▶ [TASK REQUIREMENTS] Copy each line below that contains "part".

▶ [GIVEN ENTRIES]
`src/rtl/snm_pkg.sv`:
```
// shared types and constants of the sensor min/max normalizer
package snm_pkg;

	localparam int CHANNELS      = 6;
	localparam int NORM_BITS     = 16;
	localparam int AVG_BITS      = 8;
	localparam int CFG_DATA_BITS = 16;

	localparam logic [0:0] CFG_AVG_COUNT  = 1'b0;
	localparam logic [0:0] CFG_FULL_SCALE = 1'b1;

	localparam logic [AVG_BITS-1:0]  AVG_COUNT_RESET  = 8'd4;
	localparam logic [NORM_BITS-1:0] FULL_SCALE_RESET = 16'd1000;

	typedef enum logic [1:0] {
		OP_RESTART = 2'd0,
		OP_UPDATE  = 2'd1,
		OP_MEASURE = 2'd2,
		OP_IGNORE  = 2'd3
	} snm_op_t;

	typedef logic [NORM_BITS-1:0] norm_t;

	typedef struct packed {
		logic                restart;
		logic                update;
		logic                accum;
		logic                start;
		logic [AVG_BITS-1:0] count;
	} snm_lane_ctl_t;

endpackage

```
`src/rtl/snm_div.sv`:
```
// iterative restoring divider, one quotient bit per cycle
module snm_div #(
	parameter int NUM_BITS = 28,
	parameter int DEN_BITS = 12
) (
	input  logic                clk,
	input  logic                arst_n,
	input  logic                start,
	input  logic [NUM_BITS-1:0] num,
	input  logic [DEN_BITS-1:0] den,
	output logic [NUM_BITS-1:0] quo,
	output logic                done
);
	localparam int CNT_BITS = $clog2(NUM_BITS + 1);

	logic [CNT_BITS-1:0] cnt_q;
	logic                done_q;
	logic [DEN_BITS-1:0] rem_q;
	logic [DEN_BITS-1:0] den_q;
	logic [NUM_BITS-1:0] quo_q;

	logic [DEN_BITS:0]   shifted;
	logic [DEN_BITS:0]   trial;
	logic                fits;

	assign shifted = {rem_q, quo_q[NUM_BITS-1]};
	assign trial   = shifted - {1'b0, den_q};
	assign fits    = shifted >= {1'b0, den_q};

	always_ff @(posedge clk or negedge arst_n) begin
		if (!arst_n) begin
			cnt_q  <= '0;
			done_q <= 1'b0;
		end else begin
			done_q <= 1'b0;
			if (start) begin
				cnt_q <= CNT_BITS'(NUM_BITS);
			end else if (cnt_q != '0) begin
				cnt_q  <= cnt_q - CNT_BITS'(1);
				done_q <= (cnt_q == CNT_BITS'(1));
			end
		end
	end

	always_ff @(posedge clk) begin
		if (start) begin
			rem_q <= '0;
			den_q <= den;
			quo_q <= num;
		end else if (cnt_q != '0) begin
			rem_q <= fits ? trial[DEN_BITS-1:0] : shifted[DEN_BITS-1:0];
			quo_q <= {quo_q[NUM_BITS-2:0], fits};
		end
	end

	assign quo  = quo_q;
	assign done = done_q;
endmodule

```
`src/rtl/snm_lane.sv`:
```
// one channel lane: min/max/sum storage, averaging and normalizing sequence
module snm_lane #(
	parameter int SAMPLE_BITS = 12
) (
	input  logic                          clk,
	input  logic                          arst_n,
	input  snm_pkg::snm_lane_ctl_t        ctl,
	input  logic [SAMPLE_BITS-1:0]        sample,
	input  logic [snm_pkg::NORM_BITS-1:0] full_scale,
	output snm_pkg::norm_t                norm,
	output logic                          done
);
	localparam int SUM_BITS  = SAMPLE_BITS + snm_pkg::AVG_BITS;
	localparam int PROD_BITS = SAMPLE_BITS + snm_pkg::NORM_BITS;

	typedef enum logic [2:0] {
		L_IDLE,
		L_AVG,
		L_MUL,
		L_LOAD,
		L_NORM
	} lane_state_t;

	lane_state_t            state_q;
	logic                   done_q;
	snm_pkg::norm_t         norm_q;
	logic [SAMPLE_BITS-1:0] min_q;
	logic [SAMPLE_BITS-1:0] max_q;
	logic [SUM_BITS-1:0]    sum_q;
	logic [SAMPLE_BITS-1:0] diff_q;
	logic [PROD_BITS-1:0]   prod_q;

	logic [SUM_BITS-1:0]    sum_next;
	logic                   div_start;
	logic [PROD_BITS-1:0]   div_num;
	logic [SAMPLE_BITS-1:0] div_den;
	logic [PROD_BITS-1:0]   div_quo;
	logic                   div_done;
	logic [SUM_BITS-1:0]    avg;
	logic [SAMPLE_BITS-1:0] clamped;

	assign sum_next = sum_q + SUM_BITS'(sample);

	always_ff @(posedge clk or negedge arst_n) begin
		if (!arst_n) begin
			min_q <= '0;
			max_q <= '0;
			sum_q <= '0;
		end else if (ctl.restart) begin
			min_q <= sample;
			max_q <= sample;
			sum_q <= '0;
		end else if (ctl.update) begin
			if (sample > max_q) begin
				max_q <= sample;
			end
			if (sample < min_q) begin
				min_q <= sample;
			end
			sum_q <= '0;
		end else if (ctl.accum) begin
			sum_q <= ctl.start ? '0 : sum_next;
		end
	end

	always_comb begin
		div_start = 1'b0;
		div_num   = PROD_BITS'(sum_next);
		div_den   = SAMPLE_BITS'(ctl.count);
		unique case (state_q)
			L_IDLE: begin
				div_start = ctl.start;
			end
			L_LOAD: begin
				div_start = 1'b1;
				div_num   = prod_q;
				div_den   = max_q - min_q;
			end
			default: begin
			end
		endcase
	end

	snm_div #(
		.NUM_BITS(PROD_BITS),
		.DEN_BITS(SAMPLE_BITS)
	) u_div (
		.clk   (clk),
		.arst_n(arst_n),
		.start (div_start),
		.num   (div_num),
		.den   (div_den),
		.quo   (div_quo),
		.done  (div_done)
	);

	// clamp the average into the calibrated range
	assign avg = div_quo[SUM_BITS-1:0];
	always_comb begin
		if (avg > SUM_BITS'(max_q)) begin
			clamped = max_q;
		end else if (avg < SUM_BITS'(min_q)) begin
			clamped = min_q;
		end else begin
			clamped = avg[SAMPLE_BITS-1:0];
		end
	end

	always_ff @(posedge clk or negedge arst_n) begin
		if (!arst_n) begin
			state_q <= L_IDLE;
			done_q  <= 1'b0;
			norm_q  <= '0;
		end else begin
			unique case (state_q)
				L_IDLE: begin
					if (ctl.start) begin
						state_q <= L_AVG;
						done_q  <= 1'b0;
					end
				end
				L_AVG: begin
					if (div_done) begin
						state_q <= L_MUL;
					end
				end
				L_MUL: begin
					state_q <= L_LOAD;
				end
				L_LOAD: begin
					state_q <= L_NORM;
				end
				L_NORM: begin
					if (div_done) begin
						state_q <= L_IDLE;
						done_q  <= 1'b1;
						norm_q  <= (max_q > min_q) ? div_quo[snm_pkg::NORM_BITS-1:0] : '0;
					end
				end
				default: begin
					state_q <= L_IDLE;
				end
			endcase
		end
	end

	always_ff @(posedge clk) begin
		if (state_q == L_AVG && div_done) begin
			diff_q <= clamped - min_q;
		end
		if (state_q == L_MUL) begin
			prod_q <= PROD_BITS'(diff_q) * PROD_BITS'(full_scale);
		end
	end

	assign norm = norm_q;
	assign done = done_q;
endmodule

```
`config.mk`:
```
export PLATFORM = sky130hd
export DESIGN_NAME = snm_lane
export DESIGN_NICKNAME = d
export VERILOG_FILES = /design/src/rtl/snm_pkg.sv /design/src/rtl/snm_div.sv /design/src/rtl/snm_lane.sv
export SDC_FILE = /design/constraint.sdc
export NUM_CORES = 1
export LEC_CHECK = 0
export ABC_AREA = 1
export BUFFER_PORTS_ARGS = -buffer_cell sky130_fd_sc_hd__buf_2
export CELL_PAD_IN_SITES_DETAIL_PLACEMENT = 0
export CELL_PAD_IN_SITES_GLOBAL_PLACEMENT = 1
export CORE_MARGIN = 10
export CORE_UTILIZATION = 30
export CTS_CLUSTER_SIZE = 25
export DETAILED_ROUTE_END_ITERATION = 16
export GPL_TIMING_DRIVEN = 0
export PLACE_DENSITY_LB_ADDON = 0.05
export SLEW_MARGIN = 25
export SYNTH_ARGS = -nofsm -noshare
export SYNTH_HDL_FRONTEND = slang
export SYNTH_HIERARCHICAL = 1
export SYNTH_SLANG_ARGS = --single-unit
```
`constraint.sdc`:
```
create_clock -name clk -period 10.45 [get_ports clk]
set_input_delay 2.6125 -clock clk [delete_from_list [all_inputs] [get_ports clk]]
set_output_delay 2.6125 -clock clk [all_outputs]
set_load 0.02 [all_outputs]
```
After elaboration in Yosys (flattened, before gate mapping). Cells that the tools add are included.

Register bits after elaboration: 162. Output and inout port bits: 17. Word-level logic and storage cells: 78.

Order comparisons: 6. Multiplexer cells: 30. Equality and inequality tests: 8. Add/sub/neg operators: 5. Reductions and logical operators: 14. Multiply operators: 1.

Operators by type and width (number): 12-bit 2-to-1 mux (9); 28-bit 2-to-1 mux (3); 20-bit 2-to-1 mux (4); 12-bit subtractor (3); 12-bit by 16-bit multiplier with 28-bit output (1); 12-bit greater-than comparator (2); 20-bit by 12-bit adder with 20-bit output (1); 20-bit by 12-bit greater-than comparator with 1-bit output (1); 20-bit by 12-bit < comparator with 1-bit output (1); 16-bit 2-to-1 mux (1); 3-bit case mux with 5 select lines (1); 13-bit by 12-bit greater-or-equal comparator with 1-bit output (1); 12-bit < comparator (1); 5-bit 2-to-1 mux (2); 2-bit nonzero test (5); 3-bit 2-to-1 mux (3); 8-bit 2-to-1 mux (1); 3-bit by 2-bit equality test with 1-bit output, second input constant (2); 2-bit AND reduction (3); 3-bit AND reduction (2); 5-bit by 1-bit equality test with 1-bit output, second input constant (1); 5-bit nonzero test (1); 5-bit by 1-bit subtractor with 5-bit output, second input constant (1); 1-bit 2-to-1 mux (4); 8 further kinds (10).

Logic depth before layout (Yosys ltp). Gate-level depths: netlist (run 1).

Word-level depth: 5. Depth in mapped cells: 23.

Cells and area by module. Netlist (run 1), hierarchy kept.

Modules (own cells, without submodules): snm_lane (area an instance 13688.1 um2, instances 1, seq. area each 2802.7 um2, cells each 1775); snm_div (area an instance 3251.9 um2, instances 1, seq. area each 1591.5 um2, cells each 398).

Worst setup path after synthesis (run 1). No wires, ideal clock.

Kind: in2reg. Start point: input port full_scale[4] (netlist bit). End point: register prod_q[23], data pin. Data arrival time: 6866 ps. Setup slack: 3323 ps. Required time: 10188 ps. Setup time: 262 ps. Cell stages on the path: 18. Buffers on the path: 1. Path through: clkbuf_1 -> nand2_1 -> fa_1 -> inv_1 -> fa_1 -> fa_1 -> fa_1 -> inv_1 -> fa_1 -> inv_1 -> ha_1 -> a21oi_1 -> inv_1 -> a21oi_1 -> o21ai_0 -> a21oi_1 -> o21ai_1 -> xor2_1.

Longest elaborated chain between the ends: 1.

Ends and longest elaborated chain: start: declaration (line snm_lane.sv:9) `input logic [snm_pkg::NORM_BITS-1:0] full_scale,`; 12-bit by 16-bit multiplier with 28-bit output (line snm_lane.sv:152) `prod_q <= PROD_BITS'(diff_q) * PROD_BITS'(full_scale);`; end signal: assignment (line snm_lane.sv:152); end: declaration (line snm_lane.sv:31) `logic [PROD_BITS-1:0] prod_q;`.

No other way between the ends. A chain may end at the register's enable or synchronous reset.

Worst setup path in the final report (run 1).
Start point: input port full_scale[7] (netlist bit). End point: register prod_q[27], data pin.

The elaborated chain is that of the path after synthesis.

==> flow_metrics.tcl, run 1 <==
set metrics [dict create \
    chipWidth_um 258 \
    grt_use_met1_pct 21.1 \
    rows 87 \
    crit_chain "buf_2 -> clkbuf_1 -> nand2_1 -> fa_1 -> fa_1 -> inv_1 -> fa_1 -> fa_1 -> inv_1 -> fa_1 -> inv_1 -> ha_1 -> a21oi_1 -> inv_1 -> a21oi_1 -> o21ai_0 -> a21oi_1 -> o21ai_1 -> xnor2_1" \
    grt_overflow 0 \
    synth_top_area_share_pct 17.0 \
    final_common_cell "nand2_1" \
    antenna_left 0 \
    grt_pass1_wl_mm 83.8 \
    leakage_nw 9.76 \
    first_iter_violations 640 \
    tns_ns 0 \
    final_cells 3021 \
    dp.cells 2989 \
    critPathCaptureType "register" \
    reg2reg_depth 19 \
    hp-class "reg -> reg" \
    hold_viol_final 0 \
    timing.rr.end "prod_q[27]" \
    via_count 13800 \
    area_growth_pct 11.0 \
    top_usage_layer "met2" \
    fmax_mhz 133 \
    outcome "completed" \
    min_path_cells 2 \
    post-cts-setup-buffer-count 0 \
    nets 2600 \
    core-area_um2 56200 \
    portBuffers 58 \
    place_ws_ns 2.41 \
    drc 0 \
    synth_seq_cells 162 \
    final_cell_mix "nand2_1, inv_1, ha_1, fa_1, nor2_1" \
    post_cts_resized 0 \
    r2r_start "diff_q[4]" \
    clkLatencyLatePin_ns 0.44 \
    cts_tree "done" \
    grt_max_degree 61 \
    power_mw 3.88 \
    drive_gt1_share_pct 7.11 \
    crit_slowest_cell "fa_1" \
    synth_edf_count 80 \
    cts_buffer_depth 2 \
    async_flop_share_pct 43.2 \
    grt_use_total_pct 16.3 \
    gp_congestion 0.802 \
    grtUsageMet2_pct 28.0 \
    max_stage_delay_ns 0.54 \
    crit_end "prod_q[27]" \
    die-height_um 258 \
    maxCapViolCount 0 \
    period_needed_ns 7.50 \
    finalSetupViolations 0 \
    arrival_ns 7.69 \
    detailed_place_hpwl_mm 44.5 \
    antenna_cells 0 \
    ir_drop_uv 95.5 \
    syn-cell-area_um2 16900 \
    cts_buffers 17 \
    rrSetupSlack_ns 4.29 \
    clk_pin_slew_ns 0.07 \
    synth_cells 2173 \
    wl_mm 53.4 \
    powerDensity_nw_per_um2 207 \
    path_max_fanout 10 \
    max_slew_margin_pct 40.1 \
    critPathLaunchType "input port" \
    rsz0062_at_grt "no" \
    yosysSeqAreaShare_pct 25.9 \
    yosys_warnings 6 \
    grt_pass1_vias 14300 \
    htree_levels 4 \
    worst-slew-pin-transition_ns 0.894 \
    synth_flop_cell "edfxtp_1" \
    synth_nets 2521 \
    fin_skew_ns 0.00900 \
    cts.sinks 162 \
    wire_per_inst_um 17.7 \
    worst-setup-path-type "in -> reg" \
    grt_use_met3_pct 1.99 \
    synth_area_leaders "fa_1, nand2_1, edfxtp_1" \
    pin_count 59 \
    synth_top_cell_by_area "fa_1" \
    die_area_um2 66400 \
    avgSynthCellArea_um2 7.80 \
    cts_root_buf "clkbuf_16" \
    slew_viol_final 0 \
    vias_per_cell 4.57 \
    hold_buffers 0 \
    setup_ws_ns 2.95 \
    ys_types 51 \
    critical_path.most_common_cell "fa_1" \
    post-route-period-util_pct 71.8 \
    antenna_found_initial 0 \
    critPathLaunch "full_scale[7]" \
    firstDrtPassIters 6 \
    initial_utilization_pct 30.2 \
    cp.required_ns 10.64 \
]
-- synth_stat cells (30+ instances only) --
library cell and count:
nand2_1 641, fa_1 144, nand3_1 91, nor2_1 98
ha_1 162, edfxtp_1 80, inv_1 410, o21ai_0 90
xor2_1 30, dfrtp_1 70, clkbuf_1 57, a21oi_1 83
-- metrics by stage --
step                      hold WS (ns)  cell area, um2  util [%]
after floorplan                  0.448           16900         -
after CTS                        0.478           18800      33.5
final                            0.475           18800      33.5
after global routing             0.494           18800      33.5
after global placement           0.461           18200      32.4
after detailed placement         0.469           18200      32.5
-- cell families (layout without fill, tap and decap cells) --
group,count (synthesis),in the layout,synth area share (%)
buffers and inverters,489,581,11.1
adder cells (fa/ha/maj),306,306,29.0
multiplexers,7,7,0.414
XOR/XNOR,52,52,2.69
flip-flops,162,162,25.9
AND/OR/NAND/NOR,906,906,22.4
AO/OA/AOI/OAI,251,251,8.51
-- state kept, by name (all words and copies together), names as in the netlist --
register	flops
sum_q	20
max_q	12
u_div/done	1
u_div/cnt_q	5
prod_q	28
u_div/den_q	12
min_q	12
diff_q	12
norm	16
u_div/rem_q	12
u_div/quo	28
state_q	3
done	1
-- layout make-up --
cell class,count,area (um2)
Sequential cell,162,4390
Buffer,69,305
Clock inverter,11,106
Multi-Input combinational cell,1522,10700
Fill cell,6159,37400
Inverter,420,1580
Clock buffer,21,450
Timing Repair Buffer,60,344
Tap cell,756,946
-- worst min-delay path by stage --
stage	start	end
detailed placement	u_div/rem_q[9]	u_div/rem_q[9]
finish	u_div/rem_q[6]	u_div/rem_q[6]
global route	u_div/rem_q[2]	u_div/rem_q[2]
floorplan	u_div/rem_q[10]	u_div/rem_q[10]
global placement	done	done
CTS	u_div/rem_q[9]	u_div/rem_q[9]
-- power by group --
part,internal (mW),total (mW),switching (mW),leakage [nW]
logic,0.840,2.31,1.47,7.73
registers,0.855,0.956,0.101,1.78
clock network,0.336,0.618,0.283,0.254
-- worst max-delay path: cells and delay by family --
family	cells	cell delay (ns)
XOR/XNOR	1	0.14
AO/OA/AOI/OAI	5	0.94
buffers and inverters	6	0.86
AND/OR/NAND/NOR	1	0.17
adder cells (fa/ha/maj)	6	2.93
-- layer usage --
metal  routed length (um)  part of all wire (%)  vias up
li1                     -                     -     6946
met1                24900                    47     6646
met2                25900                    49      187
met3                 1420                   2.7       38
met4                 1110                   2.1        0
met5                    0                     0        -
Power figures use the tool's default switching activity.
==> run 2: changes to the inputs <==
--- a/config.mk
+++ b/config.mk
@@ -5,7 +5,7 @@
 export SDC_FILE = /design/constraint.sdc
 export NUM_CORES = 1
 export LEC_CHECK = 0
-export ABC_AREA = 1
+export ABC_AREA = 0
 export BUFFER_PORTS_ARGS = -buffer_cell sky130_fd_sc_hd__buf_2
 export CELL_PAD_IN_SITES_DETAIL_PLACEMENT = 0
 export CELL_PAD_IN_SITES_GLOBAL_PLACEMENT = 1
==> constraint.sdc (replaced) <==
create_clock -name clk -period 6.9 [get_ports clk]
set_input_delay 1.725 -clock clk [delete_from_list [all_inputs] [get_ports clk]]
set_output_delay 1.725 -clock clk [all_outputs]
set_load 0.02 [all_outputs]
==> flow_metrics.tcl, run 2 <==
set metrics [dict create \
    synth_area_leaders "fa_1, edfxtp_1, ha_1" \
    post-cts-setup-buffer-count 0 \
    synthSimpleGateAreaFrac_pct 14.3 \
    powerDensity_nw_per_um2 293 \
    path_max_fanout 10 \
    portBuffers 58 \
    rows 84 \
    outcome "completed" \
    synth.area.mux_share_pct 4.72 \
    worst-setup-path-type "in -> reg" \
    fmax_mhz 152 \
    wire_per_inst_um 19.8 \
    period_needed_ns 6.60 \
    crit_slowest_cell "fa_1" \
    pin_count 59 \
    vias_per_cell 4.83 \
    max_stage_delay_ns 0.56 \
    arrival_ns 6.78 \
    clk_pin_slew_ns 0.07 \
    finalSetupViolations 0 \
    synth_top_cell_by_area "fa_1" \
    post-route-util_pct 33.9 \
    grt_pass1_wl_mm 77.0 \
    detailed_place_hpwl_mm 40.1 \
    synth_fa_ha_area_share_pct 30.6 \
    fillers 5549 \
    synth_seq_cells 162 \
    path_delay_family "adder cells" \
    first_iter_violations 616 \
    grt_pass1_vias 12700 \
    area_growth_pct 11.4 \
    drc 0 \
    grt_overflow 0 \
    yosys_warnings 6 \
    power_mw 5.25 \
    post-route-period-util_pct 95.6 \
    place_ws_ns -0.924 \
    antenna_found_initial 0 \
    cts_root_buf "clkbuf_16" \
    core-area_um2 52800 \
    synth_top_family_by_area "adder cells" \
    initial_utilization_pct 30.4 \
    synth_xor_area_share_pct 3.54 \
    yosysSeqAreaShare_pct 27.4 \
    ys_types 73 \
    switchingPower_mw 2.19 \
    place_area_um2 17300 \
    ir_drop_uv 117 \
    combPwrFrac_pct 54.4 \
    p_clk_share_pct 18.7 \
    synth_cells 1674 \
    seqCellArea_um2 4390 \
    leakage_nw 8.45 \
    syn-cell-area_um2 16100 \
    antenna_left 0 \
    nets 2091 \
    setup_ws_ns 0.301 \
    maxCapViolCount 0 \
    synth_compound_area_share_pct 12.4 \
    grt_max_degree 37 \
    swShare_pct 41.7 \
    drive_gt1_share_pct 11.0 \
    critPathCaptureType "register" \
    slew_viol_final 0 \
    synth.most_common_cell "inv_1" \
    max_slew_margin_pct 31.8 \
    synth_nets 2022 \
    avgSynthCellArea_um2 9.59 \
    die_area_um2 63200 \
    die-height_um 251 \
    cp.required_ns 7.08 \
    synth_edf_count 80 \
    cts_buffers 17 \
    p_int_mw 3.06 \
    cts.sinks 162 \
    design_area_um2 17900 \
    critical_path.most_common_cell "fa_1" \
    hold_viol_final 0 \
    synth_commonest_cells "inv_1, nand2_1, ha_1, fa_1, edfxtp_1" \
    hp-class "reg -> reg" \
    chipWidth_um 251 \
    cp.buffers_inverters 5 \
    worst-slew-pin-transition_ns 1.02 \
    cts_tree "done" \
    multi_input_area_um2 10600 \
    firstDrtPassIters 4 \
    crit_chain "buf_2 -> clkbuf_4 -> nand2_1 -> fa_1 -> inv_1 -> fa_1 -> fa_1 -> fa_1 -> inv_1 -> fa_1 -> inv_1 -> ha_1 -> a21o_1 -> a21o_1 -> a21oi_2 -> o21a_1 -> a21oi_1 -> and3_1 -> o41ai_2 -> xnor2_1" \
    gp_congestion 0.815 \
    final_common_cell "inv_1" \
    grt_use_total_pct 15.7 \
    cts_buffer_depth 2 \
    async_flop_share_pct 43.2 \
    critPathLaunchType "input port" \
    final_cell_mix "inv_1, nand2_1, ha_1, fa_1, edfxtp_1" \
    rsz0062_at_grt "no" \
    wl_mm 48.5 \
    clkLatencyLatePin_ns 0.44 \
    seqPwrFrac_pct 26.9 \
    synth_top_area_share_pct 18.0 \
    htree_levels 4 \
    fin_skew_ns 0.0113 \
    synth_flop_cell "edfxtp_1" \
    fin_hold_ws_ns 0.495 \
    via_count 11800 \
]
-- run 2: cell count changes in the layout (fill, tap and decap cells not counted), sizes merged, moves of 22 or more --
cell	delta
a22o	+25
and2	+76
mux2	+54
nand3	-83
xnor2	+22
nor2	-44
a21o	+28
o21ai	-45
nand2	-421
clkbuf	-23
inv	-183
-- run 2: worst register-to-register path, cell delays in order, from the launching register on --
cell and delay (ns):
edfxtp_1 0.73, clkbuf_1 0.54, nand2_1 0.17, fa_1 0.52, fa_1 0.54, inv_1 0.05, fa_1 0.47, fa_1 0.52
inv_1 0.05, fa_1 0.53, inv_1 0.04, ha_1 0.41, nand4_1 0.16, nor2_1 0.21, o211ai_1 0.21, a21oi_1 0.25
and3_1 0.29, o221ai_1 0.17, xnor2_1 0.14
-- run 2: power groups by stage --
| stage | clock network [mW] | registers (mW) | logic (mW) |
|---|---|---|---|
| 6_report | 0.981 | 1.41 | 2.86 |
| 5_1_grt | 1.06 | 1.43 | 3.28 |
| 4_1_cts | 1.02 | 1.41 | 2.89 |
| 3_5_place_dp | 0 | 1.43 | 2.84 |
| 3_3_place_gp | 0 | 1.43 | 2.85 |
| 2_1_floorplan | 0 | 1.35 | 2.19 |
-- run 2: metal layers --
metal	share of wire (%)	vias up	GRT usage (%)	routed length (um)
met4	1.5	0	4.09	733
met3	1.9	35	1.24	933
met5	0	-	0	0
li1	-	5773	-	-
met1	49	5858	21.1	23600
met2	48	146	26.9	23200
-- run 2: path summary, 6_finish.rpt --
| check | startpoint | endpoint | slack [ns] | depth (start not counted) |
|---|---|---|---|---|
| max in group asynchronous | arst_n | sum_q[16] | 5.02 | 2 |
| hold / removal | sum_q[3] | sum_q[3] | 0.49 | 2 |
| setup reg to reg | diff_q[10] | prod_q[26] | 0.65 | 18 |
| setup / recovery | full_scale[5] | prod_q[24] | 0.30 | 20 |
| hold reg to reg | sum_q[3] | sum_q[3] | 0.49 | 2 |
| min in group asynchronous | arst_n | min_q[4] | 1.26 | 1 |
-- run 2: cells by family after synthesis --
group	after synthesis
buffers and inverters	296
xor gates and xnor gates	65
DFF	162
muxes	69
AOI/OAI and AO/OA	294
and+or+nand+nor	482
adders and majority gates	306
-- run 2: what timing repair did --
item / in CTS / in global routing
setup endpoints to repair: 5 / 5
hold buffers: 0 / 0
resized for setup: 4 / 6
pin swaps: 0 / 1
-- run 2: final cells by class --
type                       count  share of cell area (%)
multi-input combinational   1216                    59.1
sequential                   162                    24.6
inverter                     234                    4.91
tap                          688                    4.81
clock buffer                  19                    2.53
timing repair buffer          65                    2.13
buffer                        47                    1.12
clock inverter                13                   0.811
antenna                        1                  0.0140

▶ [ANSWER FOR THE TASK]
part,internal (mW),total (mW),switching (mW),leakage [nW]
metal  routed length (um)  part of all wire (%)  vias up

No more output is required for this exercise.